National Survey Confirms that Youth are Disproportionately Affected by Mental Disorders

About 20 percent of U.S. youth during their lifetime are affected by some type of mental disorder to an extent that they have difficulty functioning, according to a new NIMH survey published in the October 2010 issue of the Journal of the American Academy of Child and Adolescent Psychiatry. The data support the observation from surveys of adults that mental disorders most commonly start in early life.

Background

Many regional surveys conducted in the United States have indicated that about one in four to five children experience a mental disorder sometime in their life. But until now, no nationally representative surveys had been conducted to determine if these prevalence rates of a wide range of mental health problems hold true across the nation.

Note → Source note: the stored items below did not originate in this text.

$ cat src/rtl/ahblite_pkg.sv
// Shared AHB-Lite encodings, data-phase select indices and default-slave
// state encoding for the slave response multiplexer.
package ahblite_pkg;

  localparam logic [1:0] HTRANS_IDLE   = 2'b00;
  localparam logic [1:0] HTRANS_BUSY   = 2'b01;
  localparam logic [1:0] HTRANS_NONSEQ = 2'b10;
  localparam logic [1:0] HTRANS_SEQ    = 2'b11;

  localparam logic HRESP_OKAY  = 1'b0;
  localparam logic HRESP_ERROR = 1'b1;

  localparam int NUM_PORTS = 4;

  // Bit positions inside the one-hot data-phase select register
  localparam int SEL_W    = 6;
  localparam int SEL_P0   = 0;
  localparam int SEL_P1   = 1;
  localparam int SEL_P2   = 2;
  localparam int SEL_P3   = 3;
  localparam int SEL_DEF  = 4;
  localparam int SEL_NONE = 5;

  localparam logic [SEL_W-1:0] SEL_P0_OH   = 6'b000001;
  localparam logic [SEL_W-1:0] SEL_P1_OH   = 6'b000010;
  localparam logic [SEL_W-1:0] SEL_P2_OH   = 6'b000100;
  localparam logic [SEL_W-1:0] SEL_P3_OH   = 6'b001000;
  localparam logic [SEL_W-1:0] SEL_DEF_OH  = 6'b010000;
  localparam logic [SEL_W-1:0] SEL_NONE_OH = 6'b100000;

  typedef enum logic [1:0] {
    DS_IDLE = 2'b00,
    DS_ERR1 = 2'b01,
    DS_ERR2 = 2'b10
  } ds_state_e;

  // Next one-hot data-phase select; lowest-numbered claiming port wins
  function automatic logic [SEL_W-1:0] next_sel(input logic [NUM_PORTS-1:0] act,
                                                input logic def_act);
    logic [SEL_W-1:0] sel;
    sel = SEL_NONE_OH;
    if (act[0]) begin
      sel = SEL_P0_OH;
    end else if (act[1]) begin
      sel = SEL_P1_OH;
    end else if (act[2]) begin
      sel = SEL_P2_OH;
    end else if (act[3]) begin
      sel = SEL_P3_OH;
    end else if (def_act) begin
      sel = SEL_DEF_OH;
    end else begin
      sel = SEL_NONE_OH;
    end
    return sel;
  endfunction

endpackage

$ cat src/rtl/ahblite_default_slave.sv
// Default slave: answers every unclaimed active transfer with the two-cycle
// AHB ERROR response (HREADY low then high, HRESP high in both cycles).
module ahblite_default_slave
  import ahblite_pkg::*;
(
  input  logic HCLK,
  input  logic HRESET,
  input  logic sel_in,
  input  logic HREADY,
  output logic ds_hreadyout,
  output logic ds_hresp
);

  ds_state_e state_r;
  ds_state_e state_next_s;
  logic      hreadyout_r;
  logic      hresp_r;

  // Next-state logic; ERR1 always runs into ERR2 so a cancel cannot shorten it
  always_comb begin
    state_next_s = state_r;
    case (state_r)
      DS_IDLE: begin
        if (HREADY && sel_in) begin
          state_next_s = DS_ERR1;
        end else begin
          state_next_s = DS_IDLE;
        end
      end
      DS_ERR1: state_next_s = DS_ERR2;
      DS_ERR2: begin
        if (HREADY && sel_in) begin
          state_next_s = DS_ERR1;
        end else begin
          state_next_s = DS_IDLE;
        end
      end
      default: state_next_s = DS_IDLE;
    endcase
  end

  // State register with outputs registered from the next state
  always_ff @(posedge HCLK or posedge HRESET) begin
    if (HRESET) begin
      state_r     <= DS_IDLE;
      hreadyout_r <= 1'b1;
      hresp_r     <= HRESP_OKAY;
    end else begin
      state_r     <= state_next_s;
      hreadyout_r <= (state_next_s != DS_ERR1);
      hresp_r     <= (state_next_s != DS_IDLE) ? HRESP_ERROR : HRESP_OKAY;
    end
  end

  assign ds_hreadyout = hreadyout_r;
  assign ds_hresp     = hresp_r;

endmodule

Kathleen Merikangas, Ph.D., of NIMH and colleagues analyzed data from the National Comorbidity Study-Adolescent Supplement (NCS-A), a nationally representative, face-to-face survey of more than 10,000 teens ages 13 to 18. They used standard diagnostic criteria set by the American Psychiatric Association's Diagnostic and Statistical Manual (DSM-IV) to determine lifetime prevalence of mental disorders among the teens. To follow up on the teens' responses, they also collected data via mailed questionnaires completed by one parent or guardian of each teen surveyed.

Results of the Study

Overall, nearly half of the sample reported having met diagnostic criteria for at least one disorder over a lifetime, and about 20 percent reported that they suffered from a mental disorder with symptoms severe enough to impair their daily lives. In addition,

11 percent reported being severely impaired by a mood disorder (e.g., depression or bipolar disorder),

10 percent reported being severely impaired by a behavior disorder such as attention deficit hyperactivity disorder or conduct disorder,

8 percent reported being severely impaired by at least one type of anxiety disorder.

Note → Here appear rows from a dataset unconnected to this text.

===== src/rtl/useq_pkg.sv =====
`default_nettype none
// ============================================================================
// Module   : useq_pkg
// Purpose  : Shared types and microword field positions for the useq
//            microcode sequencer.
// Revision : 1.0 - initial release
// ============================================================================
package useq_pkg;

  // Width of the fixed low part of a microword (strobes + seqop + pol)
  localparam int BASE_W = 32;

  // Fixed microword field positions
  localparam int REG_LSB = 0;
  localparam int REG_MSB = 23;
  localparam int EXB_LSB = 24;
  localparam int EXB_MSB = 27;
  localparam int SEQ_LSB = 28;
  localparam int SEQ_MSB = 30;
  localparam int POL_BIT = 31;

  // Sequencing operations carried in microword bits [30:28]
  typedef enum logic [2:0] {
    SEQ_NEXT     = 3'd0,
    SEQ_JUMP     = 3'd1,
    SEQ_JCC      = 3'd2,
    SEQ_CALL     = 3'd3,
    SEQ_RET      = 3'd4,
    SEQ_DISPATCH = 3'd5,
    SEQ_RSVD     = 3'd6,
    SEQ_HALT     = 3'd7
  } seqop_e;

  // Full microword width for a given flag-vector and address width
  function automatic int uword_width(input int flagw, input int uaw);
    return BASE_W + $clog2(flagw) + uaw;
  endfunction

endpackage : useq_pkg
`default_nettype wire


===== src/rtl/useq_if.sv =====
`default_nettype none
// ============================================================================
// Module   : useq_if
// Purpose  : Bus bundle between the sequencer and its surroundings (opcode
//            bus, flags, interrupt, hold, microcode ROM, control strobes).
//            master = sequencer side, slave = system/ROM side.
//            opcode is the latched dispatch opcode, exposed for observation.
// Revision : 1.0 - initial release
// ============================================================================
interface useq_if #(
  parameter int OPW   = 8,
  parameter int UAW   = 10,
  parameter int FLAGW = 8
);
  import useq_pkg::*;

  localparam int UWW = uword_width(FLAGW, UAW);

  logic [OPW-1:0]   dataIn;
  logic [FLAGW-1:0] flagIn;
  logic             nIRQ;
  logic             Hold;
  logic [UWW-1:0]   uromData;
  logic [UAW-1:0]   uromAddr;
  logic [23:0]      regCtrl;
  logic [3:0]       exbusCtrl;
  logic             fetchOut;
  logic             IRQH;
  logic             stkErr;
  logic [OPW-1:0]   opcode;

  modport master (
    input  dataIn, flagIn, nIRQ, Hold, uromData,
    output uromAddr, regCtrl, exbusCtrl, fetchOut, IRQH, stkErr, opcode
  );

  modport slave (
    output dataIn, flagIn, nIRQ, Hold, uromData,
    input  uromAddr, regCtrl, exbusCtrl, fetchOut, IRQH, stkErr, opcode
  );

endinterface : useq_if
`default_nettype wire


===== src/rtl/useq_stack.sv =====
`default_nettype none
// ============================================================================
// Module   : useq_stack
// Purpose  : Circular micro-return stack. A push onto a full stack
//            overwrites the oldest entry; a pop from an empty stack is
//            ignored. Both faults set the sticky err flag until reset.
// Revision : 1.0 - initial release
// ============================================================================
module useq_stack #(
  parameter int STACK_DEPTH = 4,
  parameter int UAW         = 10
) (
  input  logic           clk,
  input  logic           rst,
  input  logic           push,
  input  logic           pop,
  input  logic [UAW-1:0] din,
  output logic [UAW-1:0] dout,
  output logic           empty,
  output logic           err
);

  localparam int PW = (STACK_DEPTH > 1) ? $clog2(STACK_DEPTH) : 1;
  localparam int CW = $clog2(STACK_DEPTH + 1);
  localparam logic [PW-1:0] PTR_LAST = PW'(STACK_DEPTH - 1);
  localparam logic [CW-1:0] CNT_FULL = CW'(STACK_DEPTH);

  logic [UAW-1:0] mem [STACK_DEPTH];
  logic [PW-1:0]  ptr;        // next free slot (oldest slot once full)
  logic [PW-1:0]  ptr_inc;
  logic [PW-1:0]  ptr_dec;
  logic [CW-1:0]  count;
  logic           full;

  // Circular pointer neighbours and occupancy flags
  always_comb begin
    ptr_inc = (ptr == PTR_LAST) ? '0 : ptr + PW'(1);
    ptr_dec = (ptr == '0) ? PTR_LAST : ptr - PW'(1);
    empty   = (count == '0);
    full    = (count == CNT_FULL);
    dout    = mem[ptr_dec];
  end

  // Entry storage; contents are meaningless while count is zero
  always_ff @(posedge clk) begin
    if (push) begin
      mem[ptr] <= din;
    end
  end

  // Pointer, occupancy and sticky fault flag
  always_ff @(posedge clk) begin
    if (rst) begin
      ptr   <= '0;
      count <= '0;
      err   <= 1'b0;
    end else if (push) begin
      ptr <= ptr_inc;
      if (full) begin
        err <= 1'b1;
      end else begin
        count <= count + CW'(1);
      end
    end else if (pop) begin
      if (empty) begin
        err <= 1'b1;
      end else begin
        ptr   <= ptr_dec;
        count <= count - CW'(1);
      end
    end
  end

endmodule : useq_stack
`default_nettype wire


===== src/rtl/useq_engine.sv =====
`default_nettype none
// ============================================================================
// Module   : useq_engine
// Purpose  : Microcode sequencer. Holds the micro-PC, addresses an external
//            combinational microcode ROM, decodes each microword into
//            register/bus strobes and a sequencing operation (next, jump,
//            conditional jump, call/return, opcode dispatch, halt).
// Options  : USEQ_IRQ_EN - builds the nIRQ synchroniser and interrupt entry.
// Revision : 1.0 - initial release
// ============================================================================
module useq_engine
  import useq_pkg::*;
#(
  parameter int             OPW         = 8,
  parameter int             UAW         = 10,
  parameter int             FLAGW       = 8,
  parameter int             STACK_DEPTH = 4,
  parameter logic [OPW-1:0] RESET_OP    = 8'hE0,
  parameter logic [UAW-1:0] IRQ_VEC     = 10'h3F0
) (
  input logic    Q,
  input logic    Reset,
  useq_if.master bus
);

  localparam int CSW   = $clog2(FLAGW);
  localparam int UWW   = uword_width(FLAGW, UAW);
  localparam int SHIFT = UAW - OPW;
  localparam logic [UAW-1:0] RESET_ADDR = UAW'(RESET_OP) << SHIFT;

  logic [UAW-1:0] upc;
  logic [UAW-1:0] upc_next;
  logic [UAW-1:0] upc_inc;
  logic [UAW-1:0] target;
  logic [UAW-1:0] dispatch_addr;
  logic [CSW-1:0] csel;
  logic [UWW-1:0] word;
  logic [OPW-1:0] opcode;
  seqop_e         seqop;
  logic           pol;
  logic           run;
  logic           active;
  logic           load_op;
  logic           push;
  logic           pop;
  logic           irq_take;
  logic [UAW-1:0] stk_dout;
  logic           stk_empty;
  logic           stk_err;

  // Microword field extraction
  always_comb begin
    word          = bus.uromData;
    seqop         = seqop_e'(word[SEQ_MSB:SEQ_LSB]);
    pol           = word[POL_BIT];
    csel          = word[BASE_W +: CSW];
    target        = word[UWW-1 -: UAW];
    upc_inc       = upc + UAW'(1);
    dispatch_addr = UAW'(bus.dataIn) << SHIFT;
    run           = !bus.Hold;
    active        = !bus.Hold && !Reset;
  end

`ifdef USEQ_IRQ_EN
  logic [1:0] irq_sync;
  logic       irq_pend;
  logic       irq_pending;

  // Two-stage synchroniser for the asynchronous active-low request
  always_ff @(posedge Q) begin
    if (Reset) begin
      irq_sync <= 2'b11;
    end else begin
      irq_sync <= {irq_sync[0], bus.nIRQ};
    end
  end

  // Pending latch: set by a synchronised low, cleared when taken
  always_ff @(posedge Q) begin
    if (Reset) begin
      irq_pend <= 1'b0;
    end else if (run) begin
      irq_pend <= irq_take ? 1'b0 : irq_pending;
    end
  end

  // Interrupt redirect happens only at a DISPATCH or HALT microword
  always_comb begin
    irq_pending = irq_pend || !irq_sync[1];
    irq_take    = run && irq_pending &&
                  ((seqop == SEQ_DISPATCH) || (seqop == SEQ_HALT));
    bus.IRQH    = !Reset && irq_pending;
  end
`else
  // Interrupts not built: request line ignored, indicator held low
  always_comb begin
    irq_take = 1'b0;
    bus.IRQH = 1'b0;
  end
`endif

  // Next micro-PC selection and stack requests
  always_comb begin
    upc_next = upc;
    push     = 1'b0;
    pop      = 1'b0;
    load_op  = 1'b0;
    if (run) begin
      case (seqop)
        SEQ_JUMP: upc_next = target;
        SEQ_JCC:  upc_next = (bus.flagIn[csel] == pol) ? target : upc_inc;
        SEQ_CALL: begin
          push     = 1'b1;
          upc_next = target;
        end
        SEQ_RET: begin
          pop      = 1'b1;
          upc_next = stk_empty ? RESET_ADDR : stk_dout;
        end
        SEQ_DISPATCH: begin
          load_op  = 1'b1;
          upc_next = irq_take ? IRQ_VEC : dispatch_addr;
        end
        SEQ_HALT: begin
          if (irq_take) begin
            upc_next = IRQ_VEC;
          end
        end
        default: upc_next = upc_inc;
      endcase
    end
  end

  // Micro-PC and latched opcode
  always_ff @(posedge Q) begin
    if (Reset) begin
      upc    <= RESET_ADDR;
      opcode <= RESET_OP;
    end else begin
      upc <= upc_next;
      if (load_op) begin
        opcode <= bus.dataIn;
      end
    end
  end

  useq_stack #(
    .STACK_DEPTH (STACK_DEPTH),
    .UAW         (UAW)
  ) u_stack (
    .clk   (Q),
    .rst   (Reset),
    .push  (push),
    .pop   (pop),
    .din   (upc_inc),
    .dout  (stk_dout),
    .empty (stk_empty),
    .err   (stk_err)
  );

  // Strobes come straight from the ROM word, blanked under Hold and Reset
  always_comb begin
    bus.uromAddr  = upc;
    bus.opcode    = opcode;
    bus.regCtrl   = active ? word[REG_MSB:REG_LSB] : 24'h0;
    bus.exbusCtrl = active ? word[EXB_MSB:EXB_LSB] : 4'h0;
    bus.fetchOut  = active && (seqop == SEQ_DISPATCH);
    bus.stkErr    = !Reset && stk_err;
  end

endmodule : useq_engine
`default_nettype wire


===== src/flat_wrapper.sv =====
// flat-port wrapper written by rule: the top's interface ports become plain ports
module useq_engine_flat import useq_pkg::*;
#(
  parameter int             OPW         = 8,
  parameter int             UAW         = 10,
  parameter int             FLAGW       = 8,
  parameter int             STACK_DEPTH = 4,
  parameter logic [OPW-1:0] RESET_OP    = 8'hE0,
  parameter logic [UAW-1:0] IRQ_VEC     = 10'h3F0
)
  (Q, Reset, bus_dataIn, bus_flagIn, bus_nIRQ, bus_Hold, bus_uromData, bus_uromAddr, bus_regCtrl, bus_exbusCtrl, bus_fetchOut, bus_IRQH, bus_stkErr, bus_opcode);
  useq_if #(.OPW(OPW), .UAW(UAW), .FLAGW(FLAGW)) bus_i ();
  input logic Q;
  input logic Reset;
  input wire logic [$bits(bus_i.dataIn)-1:0] bus_dataIn;
  input wire logic [$bits(bus_i.flagIn)-1:0] bus_flagIn;
  input wire logic [$bits(bus_i.nIRQ)-1:0] bus_nIRQ;
  input wire logic [$bits(bus_i.Hold)-1:0] bus_Hold;
  input wire logic [$bits(bus_i.uromData)-1:0] bus_uromData;
  output wire logic [$bits(bus_i.uromAddr)-1:0] bus_uromAddr;
  output wire logic [$bits(bus_i.regCtrl)-1:0] bus_regCtrl;
  output wire logic [$bits(bus_i.exbusCtrl)-1:0] bus_exbusCtrl;
  output wire logic [$bits(bus_i.fetchOut)-1:0] bus_fetchOut;
  output wire logic [$bits(bus_i.IRQH)-1:0] bus_IRQH;
  output wire logic [$bits(bus_i.stkErr)-1:0] bus_stkErr;
  output wire logic [$bits(bus_i.opcode)-1:0] bus_opcode;
  assign bus_i.dataIn = bus_dataIn;
  assign bus_i.flagIn = bus_flagIn;
  assign bus_i.nIRQ = bus_nIRQ;
  assign bus_i.Hold = bus_Hold;
  assign bus_i.uromData = bus_uromData;
  assign bus_uromAddr = bus_i.uromAddr;
  assign bus_regCtrl = bus_i.regCtrl;
  assign bus_exbusCtrl = bus_i.exbusCtrl;
  assign bus_fetchOut = bus_i.fetchOut;
  assign bus_IRQH = bus_i.IRQH;
  assign bus_stkErr = bus_i.stkErr;
  assign bus_opcode = bus_i.opcode;
  useq_engine #(.OPW(OPW), .UAW(UAW), .FLAGW(FLAGW), .STACK_DEPTH(STACK_DEPTH), .RESET_OP(RESET_OP), .IRQ_VEC(IRQ_VEC)) u_core (.Q(Q), .Reset(Reset), .bus(bus_i));
endmodule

In addition, about 40 percent of those who reported having a disorder also met criteria for having at least one additional disorder. Those with a mood disorder were more likely than others to report having a coexisting disorder. Underscoring the notion that mental disorders manifest early in life, the researchers also found that symptoms of anxiety disorders tended to emerge by age 6, behavior disorders by age 11, mood disorders by age 13, and substance use disorders by age 15.

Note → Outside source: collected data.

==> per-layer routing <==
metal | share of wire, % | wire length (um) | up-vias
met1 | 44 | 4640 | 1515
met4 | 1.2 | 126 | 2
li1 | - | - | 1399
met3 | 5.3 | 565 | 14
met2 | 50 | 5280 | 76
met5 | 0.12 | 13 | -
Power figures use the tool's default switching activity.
===== src/rtl/instr_imm_encoder.sv =====
// RV32I program loader: accepts lw/sw/beq requests, range-checks the immediate,
// encodes the instruction and writes it to the next IMEM word.
//  clk, rst_n        clock, asynchronous active-low reset
//  clear             synchronous restart (pointer, error and in-flight request)
//  in_valid/in_ready request handshake; in_op/in_rd/in_rs1/in_rs2/in_imm request fields
//  imem_we/imem_addr/imem_wdata  one-cycle IMEM write port
//  wr_count, full    words written so far, and the IMEM-full indication
//  err, err_code     sticky rejection flag and the first error's cause
module instr_imm_encoder
    import instr_enc_pkg::*;
#(
    parameter int IMEM_DEPTH = 64,
    parameter int ADDR_W     = $clog2(IMEM_DEPTH)
) (
    input  logic              clk,
    input  logic              rst_n,
    input  logic              clear,
    input  logic              in_valid,
    output logic              in_ready,
    input  logic [1:0]        in_op,
    input  logic [4:0]        in_rd,
    input  logic [4:0]        in_rs1,
    input  logic [4:0]        in_rs2,
    input  logic [31:0]       in_imm,
    output logic              imem_we,
    output logic [ADDR_W-1:0] imem_addr,
    output logic [31:0]       imem_wdata,
    output logic [ADDR_W:0]   wr_count,
    output logic              full,
    output logic              err,
    output logic [1:0]        err_code
);

    localparam logic [ADDR_W:0] DEPTH_CNT = (ADDR_W + 1)'(IMEM_DEPTH);

    state_e           state_reg, state_next;
    op_e              op_reg;
    logic [4:0]       rd_reg, rs1_reg, rs2_reg;
    logic [31:0]      imm_reg;
    logic [31:0]      wdata_reg, wdata_next;
    logic [ADDR_W:0]  count_reg, count_next;
    logic             err_reg, err_next;
    err_e             code_reg, code_next;

    logic [31:0]      pack_word;
    logic             range_ok, align_ok;
    logic             handshake;

    imm_pack u_imm_pack (
        .op       (op_reg),
        .rd       (rd_reg),
        .rs1      (rs1_reg),
        .rs2      (rs2_reg),
        .imm      (imm_reg),
        .word     (pack_word),
        .range_ok (range_ok),
        .align_ok (align_ok)
    );

    // Refusing requests while clear is high keeps a handshake from being
    // acknowledged and then silently discarded by the restart.
    assign in_ready   = (state_reg == IDLE) && !full && !clear;
    assign handshake  = in_valid && in_ready;
    assign imem_we    = (state_reg == WRITE) && !clear;
    assign imem_addr  = count_reg[ADDR_W-1:0];
    assign imem_wdata = wdata_reg;
    assign wr_count   = count_reg;
    assign full       = (count_reg == DEPTH_CNT);
    assign err        = err_reg;
    assign err_code   = code_reg;

    always_comb begin
        state_next = state_reg;
        count_next = count_reg;
        err_next   = err_reg;
        code_next  = code_reg;
        wdata_next = wdata_reg;
        case (state_reg)
            IDLE: begin
                if (handshake) state_next = CHECK;
            end
            CHECK: begin
                if ((op_reg == OP_ILL) || !range_ok || !align_ok) begin
                    state_next = IDLE;
                    // Only the first rejection's cause is kept.
                    if (!err_reg) begin
                        err_next = 1'b1;
                        if (op_reg == OP_ILL)  code_next = ERR_OP;
                        else if (!range_ok)    code_next = ERR_RANGE;
                        else                   code_next = ERR_ALIGN;
                    end
                end else begin
                    wdata_next = pack_word;
                    state_next = WRITE;
                end
            end
            WRITE: begin
                count_next = count_reg + 1'b1;
                state_next = (count_next == DEPTH_CNT) ? FULL : IDLE;
            end
            default: begin
                state_next = FULL;
            end
        endcase
        // Restart wins over every transition; the last written word is kept.
        if (clear) begin
            state_next = IDLE;
            count_next = '0;
            err_next   = 1'b0;
            code_next  = ERR_NONE;
        end
    end

    always_ff @(posedge clk or negedge rst_n) begin
        if (!rst_n) begin
            state_reg <= IDLE;
            count_reg <= '0;
            err_reg   <= 1'b0;
            code_reg  <= ERR_NONE;
            wdata_reg <= '0;
            op_reg    <= OP_LW;
            rd_reg    <= '0;
            rs1_reg   <= '0;
            rs2_reg   <= '0;
            imm_reg   <= '0;
        end else begin
            state_reg <= state_next;
            count_reg <= count_next;
            err_reg   <= err_next;
            code_reg  <= code_next;
            wdata_reg <= wdata_next;
            if (handshake) begin
                op_reg  <= op_e'(in_op);
                rd_reg  <= in_rd;
                rs1_reg <= in_rs1;
                rs2_reg <= in_rs2;
                imm_reg <= in_imm;
            end
        end
    end

endmodule


===== config.mk =====
export PLATFORM = sky130hd
export DESIGN_NAME = instr_imm_encoder
export DESIGN_NICKNAME = d
export VERILOG_FILES = /design/src/rtl/instr_enc_pkg.sv /design/src/rtl/imm_pack.sv /design/src/rtl/instr_imm_encoder.sv
export SDC_FILE = /design/constraint.sdc
export NUM_CORES = 1
export LEC_CHECK = 0
export BUFFER_PORTS_ARGS = -buffer_cell sky130_fd_sc_hd__buf_4
export CAP_MARGIN = 20
export CORE_UTILIZATION = 30
export DETAILED_ROUTE_END_ITERATION = 16
export PLACE_DENSITY_LB_ADDON = 0.25
export RECOVER_POWER = 50
export SKIP_LAST_GASP = 1
export SYNTH_ARGS = -nofsm -noshare
export SYNTH_HDL_FRONTEND = slang
export SYNTH_SLANG_ARGS = --single-unit

===== constraint.sdc =====
create_clock -name clk -period 2.7 [get_ports clk]
set_input_delay 0.54 -clock clk [delete_from_list [all_inputs] [get_ports clk]]
set_output_delay 0.54 -clock clk [all_outputs]
set_load 0.005 [all_outputs]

The researchers also noted strong links between parental characteristics and their teen's disorders. For example, children of parents with less education (e.g., no college degree) were at an increased risk for having any kind of mental disorder. And compared to teens with married or cohabiting parents, those with divorced parents also were at higher risk for a disorder, especially anxiety, behavior and substance use disorders.

Significance

The NSC-A results provide a broader and longer-term outlook compared with last year's National Health and Nutrition Examination Survey (NHANES), which asked respondents about diagnosed disorders and service use within a 12-month window only, and was limited to six disorders.

According to the NCS-A researchers, the percentage of youth suffering from mental disorders is even higher than the most frequent major physical conditions in adolescence, including asthma or diabetes. The results reiterate the importance of developing prevention strategies and promoting early intervention for at-risk children and adolescents.

What's Next

More research is needed to better understand the risk factors for developing a mental disorder in youth, as well as how to predict which disorders may continue into adulthood. In addition, the researchers acknowledge the need for more prospective research to tease apart the complex interplay among socioeconomic, biological and genetic factors that may contribute to the development of mental disorders in youth.

Reference

Merikangas KR, He J, Burstein M, Swanson SA, Avenevoli S, Cui L, Benjet C, Georgiades K, Swendsen J. Lifetime prevalence of mental disorders in U.S. adolescents: Results from the National Comorbidity Study-Adolescent Supplement (NCS-A). Journal of the American Academy of Child and Adolescent Psychiatry. 2010 Oct. 49(10):980-989.